Directions for this task - If a line in the data below includes the string "lines", please return a copy of it.

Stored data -
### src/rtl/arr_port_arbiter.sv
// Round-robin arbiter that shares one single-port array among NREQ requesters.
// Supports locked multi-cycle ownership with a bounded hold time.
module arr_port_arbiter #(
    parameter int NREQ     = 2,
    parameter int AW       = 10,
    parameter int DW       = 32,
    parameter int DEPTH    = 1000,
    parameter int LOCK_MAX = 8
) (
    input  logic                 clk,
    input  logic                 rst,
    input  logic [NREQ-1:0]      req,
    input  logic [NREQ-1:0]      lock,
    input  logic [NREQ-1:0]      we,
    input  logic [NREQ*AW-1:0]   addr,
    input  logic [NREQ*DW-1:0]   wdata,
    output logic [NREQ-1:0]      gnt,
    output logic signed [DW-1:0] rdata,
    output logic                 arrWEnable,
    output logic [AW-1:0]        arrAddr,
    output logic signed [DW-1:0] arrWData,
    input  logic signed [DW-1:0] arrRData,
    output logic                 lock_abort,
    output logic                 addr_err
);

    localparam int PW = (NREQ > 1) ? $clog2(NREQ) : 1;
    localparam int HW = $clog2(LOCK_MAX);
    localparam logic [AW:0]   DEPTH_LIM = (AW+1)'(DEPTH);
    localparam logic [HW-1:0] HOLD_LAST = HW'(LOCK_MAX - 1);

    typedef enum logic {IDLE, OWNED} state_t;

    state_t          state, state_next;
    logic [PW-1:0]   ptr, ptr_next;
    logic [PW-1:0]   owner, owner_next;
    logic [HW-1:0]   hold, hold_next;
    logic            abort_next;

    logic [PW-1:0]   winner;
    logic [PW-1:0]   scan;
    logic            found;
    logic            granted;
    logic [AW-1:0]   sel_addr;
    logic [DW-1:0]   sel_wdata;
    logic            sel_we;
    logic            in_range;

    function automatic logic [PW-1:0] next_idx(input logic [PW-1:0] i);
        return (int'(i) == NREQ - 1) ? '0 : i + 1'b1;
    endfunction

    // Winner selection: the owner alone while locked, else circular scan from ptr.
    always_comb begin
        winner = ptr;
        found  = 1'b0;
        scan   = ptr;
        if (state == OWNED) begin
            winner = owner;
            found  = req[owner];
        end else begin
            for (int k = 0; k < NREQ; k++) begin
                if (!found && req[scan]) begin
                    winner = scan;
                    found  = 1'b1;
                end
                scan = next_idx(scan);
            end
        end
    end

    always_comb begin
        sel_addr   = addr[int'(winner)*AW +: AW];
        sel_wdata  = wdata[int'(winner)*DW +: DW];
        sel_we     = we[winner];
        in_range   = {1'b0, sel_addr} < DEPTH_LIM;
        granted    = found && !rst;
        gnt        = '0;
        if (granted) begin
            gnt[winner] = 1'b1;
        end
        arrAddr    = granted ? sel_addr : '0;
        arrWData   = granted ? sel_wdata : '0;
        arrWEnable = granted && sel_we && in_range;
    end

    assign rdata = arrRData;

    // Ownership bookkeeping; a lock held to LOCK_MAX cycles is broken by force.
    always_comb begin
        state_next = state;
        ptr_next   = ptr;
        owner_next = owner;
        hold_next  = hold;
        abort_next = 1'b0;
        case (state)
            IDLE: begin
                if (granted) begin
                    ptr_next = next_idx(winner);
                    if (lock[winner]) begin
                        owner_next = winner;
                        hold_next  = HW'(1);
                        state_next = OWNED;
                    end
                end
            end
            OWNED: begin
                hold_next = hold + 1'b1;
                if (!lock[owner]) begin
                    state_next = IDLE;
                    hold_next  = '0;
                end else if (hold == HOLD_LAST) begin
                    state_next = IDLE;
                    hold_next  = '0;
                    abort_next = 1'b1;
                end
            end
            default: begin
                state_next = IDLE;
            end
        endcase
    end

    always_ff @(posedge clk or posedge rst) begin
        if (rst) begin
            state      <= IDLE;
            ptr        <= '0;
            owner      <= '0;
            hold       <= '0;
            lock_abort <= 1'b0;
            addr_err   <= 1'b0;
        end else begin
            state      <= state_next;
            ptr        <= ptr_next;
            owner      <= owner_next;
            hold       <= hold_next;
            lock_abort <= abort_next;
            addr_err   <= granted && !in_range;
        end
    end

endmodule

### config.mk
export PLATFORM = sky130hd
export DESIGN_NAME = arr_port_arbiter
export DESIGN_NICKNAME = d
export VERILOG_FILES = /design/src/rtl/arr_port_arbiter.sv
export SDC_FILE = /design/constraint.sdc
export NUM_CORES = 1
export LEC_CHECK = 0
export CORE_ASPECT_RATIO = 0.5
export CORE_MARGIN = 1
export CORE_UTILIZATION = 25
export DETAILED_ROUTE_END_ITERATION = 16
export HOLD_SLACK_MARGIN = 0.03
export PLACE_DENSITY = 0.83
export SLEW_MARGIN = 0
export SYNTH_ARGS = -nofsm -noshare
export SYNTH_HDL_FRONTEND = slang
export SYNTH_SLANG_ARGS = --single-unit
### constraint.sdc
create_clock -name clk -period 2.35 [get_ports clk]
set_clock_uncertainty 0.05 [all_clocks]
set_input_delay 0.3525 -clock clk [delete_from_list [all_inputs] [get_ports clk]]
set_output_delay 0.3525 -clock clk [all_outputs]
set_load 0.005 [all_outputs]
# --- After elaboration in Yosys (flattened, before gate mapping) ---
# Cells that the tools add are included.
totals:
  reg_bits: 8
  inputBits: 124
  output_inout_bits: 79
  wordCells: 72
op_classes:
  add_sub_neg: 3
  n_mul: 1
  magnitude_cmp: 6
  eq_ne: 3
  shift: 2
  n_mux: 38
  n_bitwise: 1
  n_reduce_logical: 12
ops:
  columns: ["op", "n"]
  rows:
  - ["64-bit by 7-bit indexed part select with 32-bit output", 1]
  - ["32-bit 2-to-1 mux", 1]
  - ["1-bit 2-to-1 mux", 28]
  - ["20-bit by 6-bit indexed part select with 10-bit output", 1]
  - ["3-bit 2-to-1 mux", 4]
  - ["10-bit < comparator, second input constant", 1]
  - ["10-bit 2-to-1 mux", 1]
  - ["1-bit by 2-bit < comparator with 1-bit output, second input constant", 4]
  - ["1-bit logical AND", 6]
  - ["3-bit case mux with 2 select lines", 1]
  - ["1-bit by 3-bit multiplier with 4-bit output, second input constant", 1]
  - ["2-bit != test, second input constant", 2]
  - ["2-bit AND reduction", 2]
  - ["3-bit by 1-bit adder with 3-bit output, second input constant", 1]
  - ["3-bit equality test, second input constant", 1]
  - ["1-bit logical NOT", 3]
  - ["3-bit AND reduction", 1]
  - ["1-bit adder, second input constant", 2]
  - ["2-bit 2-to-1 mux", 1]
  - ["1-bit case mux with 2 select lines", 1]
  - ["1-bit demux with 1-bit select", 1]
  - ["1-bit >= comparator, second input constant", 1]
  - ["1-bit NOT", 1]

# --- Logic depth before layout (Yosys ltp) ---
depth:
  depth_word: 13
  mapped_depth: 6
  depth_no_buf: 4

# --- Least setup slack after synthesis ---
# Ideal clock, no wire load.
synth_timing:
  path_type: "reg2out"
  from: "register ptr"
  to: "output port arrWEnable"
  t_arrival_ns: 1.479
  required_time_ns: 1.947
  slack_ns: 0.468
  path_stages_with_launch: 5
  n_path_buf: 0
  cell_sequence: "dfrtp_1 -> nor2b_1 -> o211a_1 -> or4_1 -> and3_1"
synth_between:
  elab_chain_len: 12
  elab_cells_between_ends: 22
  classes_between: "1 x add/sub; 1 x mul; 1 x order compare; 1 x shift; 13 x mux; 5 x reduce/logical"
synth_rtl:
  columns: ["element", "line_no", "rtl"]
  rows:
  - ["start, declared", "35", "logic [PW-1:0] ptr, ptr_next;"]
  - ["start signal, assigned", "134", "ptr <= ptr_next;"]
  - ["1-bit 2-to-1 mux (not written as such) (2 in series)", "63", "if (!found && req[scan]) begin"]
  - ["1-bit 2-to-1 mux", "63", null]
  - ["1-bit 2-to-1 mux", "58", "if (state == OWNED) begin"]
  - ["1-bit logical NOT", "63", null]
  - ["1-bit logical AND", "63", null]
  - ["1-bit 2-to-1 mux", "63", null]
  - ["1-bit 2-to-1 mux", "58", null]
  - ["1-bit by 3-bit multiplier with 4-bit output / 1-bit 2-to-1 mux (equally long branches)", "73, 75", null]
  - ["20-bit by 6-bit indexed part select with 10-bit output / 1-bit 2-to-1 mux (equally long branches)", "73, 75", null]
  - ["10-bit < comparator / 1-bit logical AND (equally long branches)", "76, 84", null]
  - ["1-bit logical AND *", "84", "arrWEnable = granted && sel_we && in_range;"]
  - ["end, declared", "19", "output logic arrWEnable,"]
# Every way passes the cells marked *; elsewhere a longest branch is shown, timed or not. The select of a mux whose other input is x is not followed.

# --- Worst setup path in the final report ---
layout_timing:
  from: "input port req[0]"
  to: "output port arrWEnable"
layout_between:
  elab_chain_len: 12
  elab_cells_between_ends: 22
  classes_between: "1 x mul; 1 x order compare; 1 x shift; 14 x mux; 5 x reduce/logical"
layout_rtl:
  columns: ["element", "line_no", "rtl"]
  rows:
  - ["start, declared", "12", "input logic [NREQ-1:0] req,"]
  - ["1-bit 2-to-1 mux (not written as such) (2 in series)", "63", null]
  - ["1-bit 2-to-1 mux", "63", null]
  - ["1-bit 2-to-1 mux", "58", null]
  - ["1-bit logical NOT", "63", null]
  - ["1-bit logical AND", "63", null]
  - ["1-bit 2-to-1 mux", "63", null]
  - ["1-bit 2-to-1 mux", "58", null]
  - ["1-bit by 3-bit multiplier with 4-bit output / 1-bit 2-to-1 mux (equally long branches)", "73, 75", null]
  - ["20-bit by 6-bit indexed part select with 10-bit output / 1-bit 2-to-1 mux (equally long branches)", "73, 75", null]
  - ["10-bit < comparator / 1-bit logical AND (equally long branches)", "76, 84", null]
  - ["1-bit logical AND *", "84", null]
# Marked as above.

Exercise result -
  - ["3-bit case mux with 2 select lines", 1]
  - ["1-bit case mux with 2 select lines", 1]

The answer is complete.